What am I to take away from this? That here we have yet another deracinated White who did himself in after a career dancing on the end of his Jewish puppetmaster’s strings?? In culinary parlance, I just ate some mud.

This guy did have a chance to read a few good books to get his head and soul/spirit/whatever you want to call it straight, one that is most appropriate to me is “Who We Are” by William L. Pierce. So no excuses here.

Travon Martinberg
Travon Martinberg
12 November, 2018 1:22 pm

“But of whom does the American American, the Majority writer, write? Of Nordics and Anglo-Saxons? If he did, and if he portrayed them as fair-haired heroes, he would be laughed out of modern literature.” These days, American Americans are written into movies and TV all the time, but without any racial meaning unless it’s one to ridicule whites – in a fun way of course.
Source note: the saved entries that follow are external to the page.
===== src/rtl/spi_phase_timer.sv =====
// Phase timer: each sequencer phase lasts CLK_DIV Master_clk cycles.
// Reloaded on every state change; phase_done_o is high on the last cycle.
module spi_phase_timer #(
  parameter int CLK_DIV = 2
) (
  input  logic Master_clk,
  input  logic RESET,
  input  logic load_i,
  output logic phase_done_o
);

  localparam int CW = $clog2(CLK_DIV) + 1;
  localparam logic [CW-1:0] RELOAD = CW'(CLK_DIV - 1);

  logic [CW-1:0] cnt_q;
  logic [CW-1:0] cnt_d;

  // Next count: reload on phase entry, otherwise count down to zero and hold.
  always_comb begin
    cnt_d = cnt_q;
    if (load_i) begin
      cnt_d = RELOAD;
    end else if (cnt_q != '0) begin
      cnt_d = cnt_q - 1'b1;
    end
  end

  // Counter register.
  always_ff @(posedge Master_clk or negedge RESET) begin
    if (!RESET) begin
      cnt_q <= '0;
    end else begin
      cnt_q <= cnt_d;
    end
  end

  assign phase_done_o = (cnt_q == '0);

endmodule


===== src/rtl/spi_scan_sequencer.sv =====
// Master-side sequencer for the 32-slave scan-select SPI fabric: programs the
// slave address (REGSEL high), then shifts up to 32 data bits MSB-first and
// returns the captured bits. The last programmed address is cached so repeat
// accesses to the same slave skip the address phase.
module spi_scan_sequencer
  import spi_seq_pkg::*;
#(
  parameter int ADDR_W  = ADDR_W_DEF,
  parameter int DATA_W  = DATA_W_DEF,
  parameter int LEN_W   = LEN_W_DEF,
  parameter int CLK_DIV = 2
) (
  input  logic              Master_clk,
  input  logic              RESET,
  input  logic              req_valid,
  output logic              req_ready,
  input  logic [ADDR_W-1:0] req_addr,
  input  logic [LEN_W-1:0]  req_len,
  input  logic [DATA_W-1:0] req_wdata,
  output logic              rsp_valid,
  output logic [DATA_W-1:0] rsp_rdata,
  output logic              busy,
  output logic              spi_regsel,
  output logic              spi_sclk,
  output logic              spi_sin,
  input  logic              spi_sout
);

  localparam int IDX_W  = $clog2(DATA_W);
  localparam int AIDX_W = $clog2(ADDR_W);

  state_e              state_q, state_d;
  logic [ADDR_W-1:0]   addr_q, addr_d;
  logic [LEN_W-1:0]    len_q, len_d;
  logic [DATA_W-1:0]   wdata_q, wdata_d;
  logic [DATA_W-1:0]   cap_q, cap_d;
  logic [LEN_W-1:0]    bit_q, bit_d;
  logic [ADDR_W-1:0]   cache_addr_q, cache_addr_d;
  logic                cache_vld_q, cache_vld_d;
  logic [DATA_W-1:0]   rdata_q, rdata_d;
  logic                rsp_valid_q, rsp_valid_d;
  logic                regsel_q, regsel_d;
  logic                sclk_q, sclk_d;
  logic                sin_q, sin_d;

  logic                phase_done;
  logic                timer_load;
  logic [LEN_W-1:0]    len_clamp;
  logic [AIDX_W-1:0]   aidx;
  logic [IDX_W-1:0]    didx;

  assign len_clamp  = (req_len > LEN_W'(LEN_MAX)) ? LEN_W'(LEN_MAX) : req_len;
  assign timer_load = (state_d != state_q);

  spi_phase_timer #(
    .CLK_DIV(CLK_DIV)
  ) u_timer (
    .Master_clk  (Master_clk),
    .RESET       (RESET),
    .load_i      (timer_load),
    .phase_done_o(phase_done)
  );

  // Next-state, datapath and next pin values. Pins are decoded from the
  // next state so the registered pins change on the same edge as the state.
  always_comb begin
    state_d      = state_q;
    addr_d       = addr_q;
    len_d        = len_q;
    wdata_d      = wdata_q;
    cap_d        = cap_q;
    bit_d        = bit_q;
    cache_addr_d = cache_addr_q;
    cache_vld_d  = cache_vld_q;
    rdata_d      = rdata_q;

    unique case (state_q)
      S_IDLE: begin
        if (req_valid) begin
          addr_d  = req_addr;
          len_d   = len_clamp;
          wdata_d = req_wdata;
          cap_d   = '0;
          bit_d   = '0;
          if (cache_vld_q && (cache_addr_q == req_addr)) begin
            state_d = (len_clamp == '0) ? S_DONE : S_DATA_LO;
          end else begin
            state_d = S_ADDR_LO;
          end
        end
      end
      S_ADDR_LO: begin
        if (phase_done) state_d = S_ADDR_HI;
      end
      S_ADDR_HI: begin
        if (phase_done) begin
          if (bit_q == LEN_W'(ADDR_W - 1)) begin
            bit_d   = '0;
            state_d = S_ADDR_TAIL;
          end else begin
            bit_d   = bit_q + 1'b1;
            state_d = S_ADDR_LO;
          end
        end
      end
      S_ADDR_TAIL: begin
        if (phase_done) begin
          cache_addr_d = addr_q;
          cache_vld_d  = 1'b1;
          state_d      = S_SWITCH;
        end
      end
      // Address-only requests also pass through SWITCH so the address phase
      // always costs 12 half-periods regardless of length.
      S_SWITCH: begin
        if (phase_done) state_d = (len_q == '0) ? S_DONE : S_DATA_LO;
      end
      S_DATA_LO: begin
        if (phase_done) begin
          cap_d   = {cap_q[DATA_W-2:0], spi_sout};
          state_d = S_DATA_HI;
        end
      end
      S_DATA_HI: begin
        if (phase_done) begin
          if ((bit_q + 1'b1) == len_q) begin
            state_d = S_DONE;
          end else begin
            bit_d   = bit_q + 1'b1;
            state_d = S_DATA_LO;
          end
        end
      end
      S_DONE: begin
        state_d = S_IDLE;
      end
      default: begin
        state_d = S_IDLE;
      end
    endcase

    if (state_d == S_DONE) rdata_d = cap_d;
    rsp_valid_d = (state_d == S_DONE);

    aidx     = AIDX_W'(ADDR_W - 1) - bit_d[AIDX_W-1:0];
    didx     = len_d[IDX_W-1:0] - 1'b1 - bit_d[IDX_W-1:0];
    regsel_d = (state_d == S_ADDR_LO) || (state_d == S_ADDR_HI) || (state_d == S_ADDR_TAIL);
    sclk_d   = (state_d == S_ADDR_HI) || (state_d == S_DATA_HI);
    unique case (state_d)
      S_ADDR_LO:            sin_d = addr_d[aidx];
      S_DATA_LO:            sin_d = wdata_d[didx];
      S_ADDR_HI, S_DATA_HI: sin_d = sin_q;
      default:              sin_d = 1'b0;
    endcase
  end

  // State, datapath and pin registers; reset idles all pins and drops the cache.
  always_ff @(posedge Master_clk or negedge RESET) begin
    if (!RESET) begin
      state_q      <= S_IDLE;
      addr_q       <= '0;
      len_q        <= '0;
      wdata_q      <= '0;
      cap_q        <= '0;
      bit_q        <= '0;
      cache_addr_q <= '0;
      cache_vld_q  <= 1'b0;
      rdata_q      <= '0;
      rsp_valid_q  <= 1'b0;
      regsel_q     <= 1'b0;
      sclk_q       <= 1'b0;
      sin_q        <= 1'b0;
    end else begin
      state_q      <= state_d;
      addr_q       <= addr_d;
      len_q        <= len_d;
      wdata_q      <= wdata_d;
      cap_q        <= cap_d;
      bit_q        <= bit_d;
      cache_addr_q <= cache_addr_d;
      cache_vld_q  <= cache_vld_d;
      rdata_q      <= rdata_d;
      rsp_valid_q  <= rsp_valid_d;
      regsel_q     <= regsel_d;
      sclk_q       <= sclk_d;
      sin_q        <= sin_d;
    end
  end

  assign req_ready  = (state_q == S_IDLE);
  assign busy       = (state_q != S_IDLE);
  assign rsp_valid  = rsp_valid_q;
  assign rsp_rdata  = rdata_q;
  assign spi_regsel = regsel_q;
  assign spi_sclk   = sclk_q;
  assign spi_sin    = sin_q;

endmodule


===== config.mk =====
export PLATFORM = sky130hd
export DESIGN_NAME = spi_scan_sequencer
export DESIGN_NICKNAME = d
export VERILOG_FILES = /design/src/rtl/spi_seq_pkg.sv /design/src/rtl/spi_phase_timer.sv /design/src/rtl/spi_scan_sequencer.sv
export SDC_FILE = /design/constraint.sdc
export NUM_CORES = 1
export LEC_CHECK = 0
export CELL_PAD_IN_SITES_DETAIL_PLACEMENT = 0
export CELL_PAD_IN_SITES_GLOBAL_PLACEMENT = 1
export CORE_ASPECT_RATIO = 2
export CORE_MARGIN = 5
export CORE_UTILIZATION = 44
export CTS_BUF_LIST = sky130_fd_sc_hd__clkbuf_4 sky130_fd_sc_hd__clkbuf_8
export CTS_CLUSTER_SIZE = 16
export DETAILED_ROUTE_END_ITERATION = 10
export GPL_ROUTABILITY_DRIVEN = 0
export GPL_TIMING_DRIVEN = 0
export PLACE_DENSITY_LB_ADDON = 0.3
export RECOVER_POWER = 25
export SLEW_MARGIN = 20
export SYNTH_ARGS = -nofsm -noshare
export SYNTH_HDL_FRONTEND = slang
export SYNTH_HIERARCHICAL = 1
export SYNTH_SLANG_ARGS = --single-unit
export TNS_END_PERCENT = 100

===== constraint.sdc =====
create_clock -name Master_clk -period 6.1 [get_ports Master_clk]
set_input_delay 1.22 -clock Master_clk [delete_from_list [all_inputs] [get_ports Master_clk]]
set_output_delay 1.22 -clock Master_clk [all_outputs]
set_load 0.005 [all_outputs]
But Nordic heroes have long prevailed in Hollywood, from John Wayne to the various incarnations of Batman. From roles as serious as Richard Burton’s were – e.g. a Roman tribune in “The Robe”, to as fluff as the foundation of normalcy in Modern Family, Ed O’Neill. The negroid hero is a recent and awkward phenom, unless it’s Richard Pryor.

21st Century WN
21st Century WN
17 November, 2018 11:28 am

“Gray was typecast in mostly unmemorable WASP roles in some 40 motion pictures (in 2001 he appeared with rappers Method Man and Redman in How High, a comedy about two Negroes…”

Enough. All engines full-stop. Appearing in movies with NEGRO rappers? Married to a JEW? Then this unimportant actor and his suicide is nothing to lament. The only regrettable thing is that he didn’t off himself in his teens.